What needs to be done: Every record, down to the last line, must be given again exactly.

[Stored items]
<file path="config.mk">
export PLATFORM = sky130hd
export DESIGN_NAME = qmci_index
export DESIGN_NICKNAME = d
export VERILOG_FILES = /design/src/qmci_pkg.sv /design/src/qmci_index.sv
export SDC_FILE = /design/constraint.sdc
export NUM_CORES = 1
export LEC_CHECK = 0
export BUFFER_PORTS_ARGS = -buffer_cell sky130_fd_sc_hd__buf_2
export CORE_UTILIZATION = 45
export DETAILED_ROUTE_END_ITERATION = 10
export GPL_ROUTABILITY_DRIVEN = 0
export PLACE_DENSITY = 0.86
export SKIP_LAST_GASP = 1
export SLEW_MARGIN = 10
export SYNTH_ARGS = -nofsm -noshare
export SYNTH_HDL_FRONTEND = slang
export SYNTH_SLANG_ARGS = --single-unit
</file>
<file path="constraint.sdc">
create_clock -name vclk -period 7.75
set_input_delay 2.325 -clock vclk [all_inputs]
set_output_delay 2.325 -clock vclk [all_outputs]
set_load 0.005 [all_outputs]
</file>
--- config.mk ---
export PLATFORM = sky130hd
export DESIGN_NAME = audio_level_meter_ballistics_core
export DESIGN_NICKNAME = d
export VERILOG_FILES = /design/src/rtl/alm_pkg.sv /design/src/rtl/alm_update.sv /design/src/rtl/audio_level_meter_ballistics_core.sv
export SDC_FILE = /design/constraint.sdc
export NUM_CORES = 1
export LEC_CHECK = 0
export ABC_CLOCK_PERIOD_IN_PS = 5500
export BUFFER_PORTS_ARGS = -buffer_cell sky130_fd_sc_hd__buf_2
export CAP_MARGIN = 10
export CORE_UTILIZATION = 35
export CTS_BUF_LIST = sky130_fd_sc_hd__clkbuf_4 sky130_fd_sc_hd__clkbuf_8 sky130_fd_sc_hd__clkbuf_16
export DETAILED_ROUTE_END_ITERATION = 8
export HOLD_SLACK_MARGIN = 0.15
export SLEW_MARGIN = 5
export SYNTH_ARGS = -nofsm -noshare
export SYNTH_HDL_FRONTEND = slang
export SYNTH_SLANG_ARGS = --single-unit
--- constraint.sdc ---
create_clock -name clk -period 5.5 [get_ports clk]
set_input_delay 0.275 -clock clk [delete_from_list [all_inputs] [get_ports clk]]
set_output_delay 0.275 -clock clk [all_outputs]
set_load 0.01 [all_outputs]
--- src/rtl/alm_pkg.sv ---
package alm_pkg;

  // Fixed field widths
  localparam int INDEX_W  = 3;
  localparam int PEAK_W   = 8;
  localparam int LEVEL_W  = 8;
  localparam int NEEDLE_W = 7;
  localparam int SEG_W    = 5;

  localparam int NUM_METERS_DEFAULT = 8;

  // Ballistics constants
  localparam logic [NEEDLE_W-1:0] NEEDLE_MAX     = 7'd118;
  localparam logic [LEVEL_W-1:0]  DEADBAND       = 8'd8;
  localparam logic [3:0]          STEP_TOP       = 4'd10;
  localparam logic [SEG_W-1:0]    HOLD_RELOAD    = 5'd30;
  localparam logic [LEVEL_W-1:0]  BAR_LEVEL_CAP  = 8'd128;
  localparam logic [SEG_W-1:0]    BAR_TOP_SEG    = 5'd16;
  localparam logic [SEG_W-1:0]    OVER_RANGE_SEG = 5'd14;

  // Configuration register indexes
  typedef enum logic [0:0] {
    CFG_NEEDLE_ENABLE = 1'b0,
    CFG_BAR_ENABLE    = 1'b1
  } cfg_idx_t;

  // Per-meter state word, one memory entry
  typedef struct packed {
    logic [NEEDLE_W-1:0] needle;
    logic [SEG_W-1:0]    bar;
    logic [SEG_W-1:0]    peak;
    logic [SEG_W-1:0]    running_peak;
    logic [SEG_W-1:0]    countdown;
  } meter_state_t;

  typedef struct packed {
    logic needle_enable;
    logic bar_enable;
  } meter_ctrl_t;

  // Needle step by distance/8, capped index
  function automatic logic [1:0] needle_step_size(input logic [3:0] idx);
    logic [1:0] step;
    case (idx)
      4'd0:                   step = 2'd0;
      4'd1, 4'd2, 4'd3:       step = 2'd1;
      4'd4, 4'd5, 4'd6,
      4'd7, 4'd8:             step = 2'd2;
      default:                step = 2'd3;
    endcase
    return step;
  endfunction

endpackage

Exercise solution:
<file path="config.mk">
export PLATFORM = sky130hd
export DESIGN_NAME = qmci_index
export DESIGN_NICKNAME = d
export VERILOG_FILES = /design/src/qmci_pkg.sv /design/src/qmci_index.sv
export SDC_FILE = /design/constraint.sdc
export NUM_CORES = 1
export LEC_CHECK = 0
export BUFFER_PORTS_ARGS = -buffer_cell sky130_fd_sc_hd__buf_2
export CORE_UTILIZATION = 45
export DETAILED_ROUTE_END_ITERATION = 10
export GPL_ROUTABILITY_DRIVEN = 0
export PLACE_DENSITY = 0.86
export SKIP_LAST_GASP = 1
export SLEW_MARGIN = 10
export SYNTH_ARGS = -nofsm -noshare
export SYNTH_HDL_FRONTEND = slang
export SYNTH_SLANG_ARGS = --single-unit
</file>
<file path="constraint.sdc">
create_clock -name vclk -period 7.75
set_input_delay 2.325 -clock vclk [all_inputs]
set_output_delay 2.325 -clock vclk [all_outputs]
set_load 0.005 [all_outputs]
</file>
--- config.mk ---
export PLATFORM = sky130hd
export DESIGN_NAME = audio_level_meter_ballistics_core
export DESIGN_NICKNAME = d
export VERILOG_FILES = /design/src/rtl/alm_pkg.sv /design/src/rtl/alm_update.sv /design/src/rtl/audio_level_meter_ballistics_core.sv
export SDC_FILE = /design/constraint.sdc
export NUM_CORES = 1
export LEC_CHECK = 0
export ABC_CLOCK_PERIOD_IN_PS = 5500
export BUFFER_PORTS_ARGS = -buffer_cell sky130_fd_sc_hd__buf_2
export CAP_MARGIN = 10
export CORE_UTILIZATION = 35
export CTS_BUF_LIST = sky130_fd_sc_hd__clkbuf_4 sky130_fd_sc_hd__clkbuf_8 sky130_fd_sc_hd__clkbuf_16
export DETAILED_ROUTE_END_ITERATION = 8
export HOLD_SLACK_MARGIN = 0.15
export SLEW_MARGIN = 5
export SYNTH_ARGS = -nofsm -noshare
export SYNTH_HDL_FRONTEND = slang
export SYNTH_SLANG_ARGS = --single-unit
--- constraint.sdc ---
create_clock -name clk -period 5.5 [get_ports clk]
set_input_delay 0.275 -clock clk [delete_from_list [all_inputs] [get_ports clk]]
set_output_delay 0.275 -clock clk [all_outputs]
set_load 0.01 [all_outputs]
--- src/rtl/alm_pkg.sv ---
package alm_pkg;

  // Fixed field widths
  localparam int INDEX_W  = 3;
  localparam int PEAK_W   = 8;
  localparam int LEVEL_W  = 8;
  localparam int NEEDLE_W = 7;
  localparam int SEG_W    = 5;

  localparam int NUM_METERS_DEFAULT = 8;

  // Ballistics constants
  localparam logic [NEEDLE_W-1:0] NEEDLE_MAX     = 7'd118;
  localparam logic [LEVEL_W-1:0]  DEADBAND       = 8'd8;
  localparam logic [3:0]          STEP_TOP       = 4'd10;
  localparam logic [SEG_W-1:0]    HOLD_RELOAD    = 5'd30;
  localparam logic [LEVEL_W-1:0]  BAR_LEVEL_CAP  = 8'd128;
  localparam logic [SEG_W-1:0]    BAR_TOP_SEG    = 5'd16;
  localparam logic [SEG_W-1:0]    OVER_RANGE_SEG = 5'd14;

  // Configuration register indexes
  typedef enum logic [0:0] {
    CFG_NEEDLE_ENABLE = 1'b0,
    CFG_BAR_ENABLE    = 1'b1
  } cfg_idx_t;

  // Per-meter state word, one memory entry
  typedef struct packed {
    logic [NEEDLE_W-1:0] needle;
    logic [SEG_W-1:0]    bar;
    logic [SEG_W-1:0]    peak;
    logic [SEG_W-1:0]    running_peak;
    logic [SEG_W-1:0]    countdown;
  } meter_state_t;

  typedef struct packed {
    logic needle_enable;
    logic bar_enable;
  } meter_ctrl_t;

  // Needle step by distance/8, capped index
  function automatic logic [1:0] needle_step_size(input logic [3:0] idx);
    logic [1:0] step;
    case (idx)
      4'd0:                   step = 2'd0;
      4'd1, 4'd2, 4'd3:       step = 2'd1;
      4'd4, 4'd5, 4'd6,
      4'd7, 4'd8:             step = 2'd2;
      default:                step = 2'd3;
    endcase
    return step;
  endfunction

endpackage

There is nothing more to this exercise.